After exploring the feasibility and evaluating the performance of the radiomics model for the discrimination between LUSC and LUAD, whether the inclusion of both radiomics and the primary clinical features could improve the diagnostic accuracy for the discrimination task was further investigated. First, the univariate and multivariable regression analyses were performed with the Radscore and the clinical features in the training cohort to determine the independent predictors for the discrimination between LUSC and LUAD [19, 49, 52]. Then, the nomogram based on these independent predictors was developed using the training cohort [19, 49, 52], and its predictive performance was quantitatively assessed in terms of the sensitivity, specificity, accuracy, and AUC of receiver operating characteristic (ROC) using both the training and validation cohorts [19, 49, 52]. Among these metrics, sensitivity measures the percentage of positives samples which are correctly identified, specificity evaluates the proportion of negatives samples which are correctly predicted, and the accuracy is the ratio of all samples which are correctly identified, as shown in Eq. 1, where TP, TN, FP, FN are the abbreviations of true positive, true negative, false positive and false negative, respectively [52,53,54]. The AUC measures the area under the curve of the receiver operating characteristic (ROC) after the test, assessing the general performance of the predictive model [53,54,55]. The Hosmer–Lemeshow test and decision curve analysis were performed to verify the precision and net benefit of the nomogram in clinical applications [56].

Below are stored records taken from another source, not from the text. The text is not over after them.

--- src/rtl/input_capture_arbiter_if.sv ---
// Handshake bundle between the two operand sources, the shared capture
// register and its consumer.
//   a_*   : source A (pin group)   valid/data in, ready out
//   b_*   : source B (port group)  valid/data in, ready out
//   out_* : captured payload, source id and consumer ready
// slave  : arbiter side, master : sources/consumer side.
interface input_capture_arbiter_if #(
  parameter int WIDTH = 1
);
  logic             a_valid;
  logic [WIDTH-1:0] a_data;
  logic             a_ready;
  logic             b_valid;
  logic [WIDTH-1:0] b_data;
  logic             b_ready;
  logic             out_valid;
  logic [WIDTH-1:0] out_data;
  logic             out_src;
  logic             out_ready;

  modport slave (
    input  a_valid, a_data, b_valid, b_data, out_ready,
    output a_ready, b_ready, out_valid, out_data, out_src
  );

  modport master (
    output a_valid, a_data, b_valid, b_data, out_ready,
    input  a_ready, b_ready, out_valid, out_data, out_src
  );
endinterface

--- src/rtl/input_capture_arbiter.sv ---
// Burst-limited round-robin arbiter feeding one registered capture stage.
// Ports:
//   clk_i         : clock, all state on posedge
//   rst_ni        : synchronous active-low reset
//   bus           : A/B request handshakes and output register (slave side)
//   stat_clr_i    : synchronous clear of both grant counters
//   grant_cnt_a_o : saturating count of A grants
//   grant_cnt_b_o : saturating count of B grants
module input_capture_arbiter #(
  parameter int WIDTH     = 1,
  parameter int MAX_BURST = 2,
  parameter int CNT_W     = 8
) (
  input  logic                   clk_i,
  input  logic                   rst_ni,
  input_capture_arbiter_if.slave bus,
  input  logic                   stat_clr_i,
  output logic [CNT_W-1:0]       grant_cnt_a_o,
  output logic [CNT_W-1:0]       grant_cnt_b_o
);
  localparam int             BW        = $clog2(MAX_BURST + 1);
  localparam logic [BW-1:0]  BURST_MAX = BW'(MAX_BURST);
  localparam logic [BW-1:0]  BURST_ONE = BW'(1);
  localparam logic [CNT_W-1:0] CNT_MAX = '1;

  logic             out_valid_q, out_valid_d;
  logic [WIDTH-1:0] out_data_q,  out_data_d;
  logic             out_src_q,   out_src_d;
  logic             last_src_q,  last_src_d;
  logic [BW-1:0]    burst_q,     burst_d;
  logic [CNT_W-1:0] cnt_a_q,     cnt_a_d;
  logic [CNT_W-1:0] cnt_b_q,     cnt_b_d;

  logic slot_free, gnt_a, gnt_b;

  // Grant decision. Gated by rst_ni so no ready leaks out during reset.
  always_comb begin
    gnt_a     = 1'b0;
    gnt_b     = 1'b0;
    slot_free = !out_valid_q || bus.out_ready;
    if (rst_ni && slot_free) begin
      if (bus.a_valid && bus.b_valid) begin
        // Stay with last_src until its burst is used up, then hand over.
        if (burst_q < BURST_MAX) begin
          gnt_b = last_src_q;
          gnt_a = !last_src_q;
        end else begin
          gnt_b = !last_src_q;
          gnt_a = last_src_q;
        end
      end else begin
        gnt_a = bus.a_valid;
        gnt_b = bus.b_valid;
      end
    end
  end

  always_comb begin
    out_valid_d = out_valid_q;
    out_data_d  = out_data_q;
    out_src_d   = out_src_q;
    last_src_d  = last_src_q;
    burst_d     = burst_q;
    cnt_a_d     = cnt_a_q;
    cnt_b_d     = cnt_b_q;

    if (gnt_a || gnt_b) begin
      out_valid_d = 1'b1;
      out_data_d  = gnt_b ? bus.b_data : bus.a_data;
      out_src_d   = gnt_b;
      if (gnt_b == last_src_q) begin
        burst_d = (burst_q == BURST_MAX) ? burst_q : burst_q + BURST_ONE;
      end else begin
        last_src_d = gnt_b;
        burst_d    = BURST_ONE;
      end
    end else if (bus.out_ready) begin
      out_valid_d = 1'b0;   // drained with nothing to refill
    end

    if (stat_clr_i) begin
      cnt_a_d = '0;
      cnt_b_d = '0;
    end else begin
      if (gnt_a && cnt_a_q != CNT_MAX) cnt_a_d = cnt_a_q + 1'b1;
      if (gnt_b && cnt_b_q != CNT_MAX) cnt_b_d = cnt_b_q + 1'b1;
    end
  end

  // Reset leaves last_src = B with a spent burst so the first contention
  // goes to A.
  always_ff @(posedge clk_i) begin
    if (!rst_ni) begin
      out_valid_q <= 1'b0;
      out_data_q  <= '0;
      out_src_q   <= 1'b0;
      last_src_q  <= 1'b1;
      burst_q     <= BURST_MAX;
      cnt_a_q     <= '0;
      cnt_b_q     <= '0;
    end else begin
      out_valid_q <= out_valid_d;
      out_data_q  <= out_data_d;
      out_src_q   <= out_src_d;
      last_src_q  <= last_src_d;
      burst_q     <= burst_d;
      cnt_a_q     <= cnt_a_d;
      cnt_b_q     <= cnt_b_d;
    end
  end

  assign bus.a_ready   = gnt_a;
  assign bus.b_ready   = gnt_b;
  assign bus.out_valid = out_valid_q;
  assign bus.out_data  = out_data_q;
  assign bus.out_src   = out_src_q;
  assign grant_cnt_a_o = cnt_a_q;
  assign grant_cnt_b_o = cnt_b_q;
endmodule

--- src/flat_wrapper.sv ---
// flat-port wrapper written by rule: the top's interface ports become plain ports
module input_capture_arbiter_flat 
#(
  parameter int WIDTH     = 1,
  parameter int MAX_BURST = 2,
  parameter int CNT_W     = 8
)
  (clk_i, rst_ni, stat_clr_i, grant_cnt_a_o, grant_cnt_b_o, bus_a_valid, bus_a_data, bus_b_valid, bus_b_data, bus_out_ready, bus_a_ready, bus_b_ready, bus_out_valid, bus_out_data, bus_out_src);
  input_capture_arbiter_if #(.WIDTH(WIDTH)) bus_i ();
  input  logic clk_i;
  input  logic rst_ni;
  input  logic stat_clr_i;
  output logic [CNT_W-1:0] grant_cnt_a_o;
  output logic [CNT_W-1:0] grant_cnt_b_o;
  input wire logic [$bits(bus_i.a_valid)-1:0] bus_a_valid;
  input wire logic [$bits(bus_i.a_data)-1:0] bus_a_data;
  input wire logic [$bits(bus_i.b_valid)-1:0] bus_b_valid;
  input wire logic [$bits(bus_i.b_data)-1:0] bus_b_data;
  input wire logic [$bits(bus_i.out_ready)-1:0] bus_out_ready;
  output wire logic [$bits(bus_i.a_ready)-1:0] bus_a_ready;
  output wire logic [$bits(bus_i.b_ready)-1:0] bus_b_ready;
  output wire logic [$bits(bus_i.out_valid)-1:0] bus_out_valid;
  output wire logic [$bits(bus_i.out_data)-1:0] bus_out_data;
  output wire logic [$bits(bus_i.out_src)-1:0] bus_out_src;
  assign bus_i.a_valid = bus_a_valid;
  assign bus_i.a_data = bus_a_data;
  assign bus_i.b_valid = bus_b_valid;
  assign bus_i.b_data = bus_b_data;
  assign bus_i.out_ready = bus_out_ready;
  assign bus_a_ready = bus_i.a_ready;
  assign bus_b_ready = bus_i.b_ready;
  assign bus_out_valid = bus_i.out_valid;
  assign bus_out_data = bus_i.out_data;
  assign bus_out_src = bus_i.out_src;
  input_capture_arbiter #(.WIDTH(WIDTH), .MAX_BURST(MAX_BURST), .CNT_W(CNT_W)) u_core (.clk_i(clk_i), .rst_ni(rst_ni), .bus(bus_i), .stat_clr_i(stat_clr_i), .grant_cnt_a_o(grant_cnt_a_o), .grant_cnt_b_o(grant_cnt_b_o));
endmodule
--- config.mk ---
export PLATFORM = sky130hd
export DESIGN_NAME = input_capture_arbiter_flat
export DESIGN_NICKNAME = d
export VERILOG_FILES = /design/src/rtl/input_capture_arbiter_if.sv /design/src/rtl/input_capture_arbiter.sv /design/src/flat_wrapper.sv
export SDC_FILE = /design/constraint.sdc
export NUM_CORES = 1
export LEC_CHECK = 0
export ABC_AREA = 1
export BUFFER_PORTS_ARGS = -buffer_cell sky130_fd_sc_hd__buf_2
export CAP_MARGIN = 5
export CORE_ASPECT_RATIO = 0.9
export CORE_MARGIN = 4
export CORE_UTILIZATION = 46
export CTS_CLUSTER_SIZE = 40
export DETAILED_ROUTE_END_ITERATION = 6
export GPL_TIMING_DRIVEN = 1
export PLACE_DENSITY = 0.78
export SLEW_MARGIN = 20
export SYNTH_ARGS = -nofsm -noshare
export SYNTH_HDL_FRONTEND = slang
export SYNTH_SLANG_ARGS = --single-unit
--- constraint.sdc ---
create_clock -name clk_i -period 1.31 [get_ports clk_i]
set_input_delay 0.131 -clock clk_i [delete_from_list [all_inputs] [get_ports clk_i]]
set_output_delay 0.131 -clock clk_i [all_outputs]
set_load 0.1 [all_outputs]
==> results.json, run 1 <==
{
  "status": "aborted with a tool error",
  "syn_avg_cell_area_sq_um": 7.077,
  "haltStage": "global routing",
  "row_count": 16,
  "die_h_um": 55.51,
  "dpl_worst_slack_ns": -0.1036,
  "gp_congestion": 0.8597,
  "error_line": "[ERROR DPL-0033] detailed placement checks failed during check placement.",
  "antenna_found_initial": 0,
  "clock_sinks": 22,
  "syn_nets": 174,
  "yosysSeqAreaShare_pct": 38.18,
  "worst-ep-kind": "sequential cell input",
  "cts_hold_buffers": 0,
  "start_util_pct": 50.55,
  "htreeDepth": 1,
  "syn_inst": 163,
  "io_buffer_count": 28,
  "dpl_cell_area_sq_um": 1793,
  "synthesis.area_sq_um": 1154,
  "ys_seq_elements": 22,
  "ys_types": 26,
  "place_inst": 246,
  "yosys_warnings": 0,
  "grt_max_degree": 13,
  "cts_buffers": 3,
  "cts_buffer_depth": 2,
  "dp_hpwl_um": 2495,
  "grt-worst-endpoint": "u_core.grant_cnt_b_o[2]$_SDFFE_PP0P_/D",
  "ioPinCount": 29,
  "die_w_um": 60.79,
  "root_buffer": "clkbuf_4"
}
-- cells in the mapped netlist --
cell type	number	area share, %
nand2_1	48	16
dfxtp_1	22	38
clkinv_2	1	0.43
o211ai_1	2	1.3
buf_6	1	0.98
nor3_1	4	1.7
clkinv_1	2	0.65
o21ai_2	2	1.5
ha_1	3	3.3
nand3_1	11	4.8
o21ai_0	1	0.43
xnor2_1	3	2.3
nand4_1	3	1.6
inv_1	17	5.5
inv_2	2	0.65
inv_4	1	0.54
nor2_2	2	1.1
o21ai_1	1	0.43
nand3_2	1	0.87
xor2_1	4	3.0
o21ai_4	1	1.4
a21oi_1	16	6.9
nand2_2	2	1.1
nor2_1	11	3.6
nor2_4	1	0.98
nor3b_2	1	1.1
-- timing repair --
action                                 4_1_cts
setup buffers                                8
gates resized for setup                     29
pin swaps                                   18
cloned                                       1
endpoints found under the hold margin        0
setup endpoints to repair                   21
-- stage by stage --
stage                     TNS (ns)  utilization [%]  hold slack [ns]
after detailed placement   -0.5794            78.56           0.4522
after global placement    -0.03244            78.56           0.4526
after floorplan             -3.677                -           0.2156
after CTS                   -1.859            87.06           0.1324
-- cells by family after synthesis --
logic type | count (synthesis) | share of synthesized area (%)
AOI/OAI and AO/OA | 23 | 12.04
adders and majority gates | 3 | 3.254
buffers and inverters | 24 | 8.785
DFF | 22 | 38.18
and+or+nand+nor | 84 | 32.43
xor gates and xnor gates | 7 | 5.315
==> run 2: changes to the inputs <==
--- a/config.mk
+++ b/config.mk
@@ -8,13 +8,11 @@
 export ABC_AREA = 1
 export BUFFER_PORTS_ARGS = -buffer_cell sky130_fd_sc_hd__buf_2
 export CAP_MARGIN = 5
-export CORE_ASPECT_RATIO = 0.9
-export CORE_MARGIN = 4
-export CORE_UTILIZATION = 46
-export CTS_CLUSTER_SIZE = 40
+export CORE_AREA = 4 4 65 67
 export DETAILED_ROUTE_END_ITERATION = 6
+export DIE_AREA = 0 0 69 71
 export GPL_TIMING_DRIVEN = 1
-export PLACE_DENSITY = 0.78
+export PLACE_DENSITY_LB_ADDON = 0.15
 export SLEW_MARGIN = 20
 export SYNTH_ARGS = -nofsm -noshare
 export SYNTH_HDL_FRONTEND = slang
==> constraint.sdc (replaced) <==
create_clock -name clk_i -period 1.7 [get_ports clk_i]
set_input_delay 0.17 -clock clk_i [delete_from_list [all_inputs] [get_ports clk_i]]
set_output_delay 0.17 -clock clk_i [all_outputs]
set_load 0.1 [all_outputs]
==> run 2 against run 1 <==
The flow now finishes without violations. Area after synthesis unchanged. Synthesized cell count unchanged.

$$ \left\{ \begin{aligned} {\text{Sensitivity}} = \frac{\text{TP}}{{{\text{TP}} + {\text{FN}}}} \hfill \\ {\text{Specificity}} = \frac{\text{TN}}{{{\text{TN}} + {\text{FP}}}} \hfill \\ {\text{Accuracy}} = \frac{{{\text{TP}} + {\text{TN}}}}{{\begin{array}{*{20}c} {{\text{All}}\,{\text{samples}}} \\ \end{array} }} \hfill \\ \end{aligned} \right. $$
(1)

Statistical analysis

All statistical analyses were performed using R statistical software (version 3.4.4., × 64), R Foundation for Statistical Computing, Vienna, Austria. URL http://www.R-project.org/ and two-sided p values less than 0.05 were considered to be significant [19, 49, 52]. Univariate and multivariable regression analyses were applied to identify independent predictors for the discrimination task [19, 49, 52]. The Hosmer–Lemeshow test was performed to quantitatively assess the calibration and agreement between the predicted and observed results, and decision curve analysis was employed to evaluate the clinical usefulness of the proposed nomogram model.

Data statement

The datasets in this study are currently not available for freely public access owing to the patient privacy concerns, but may be obtainable from the corresponding authors with the reasonable request approved by the institutional review boards.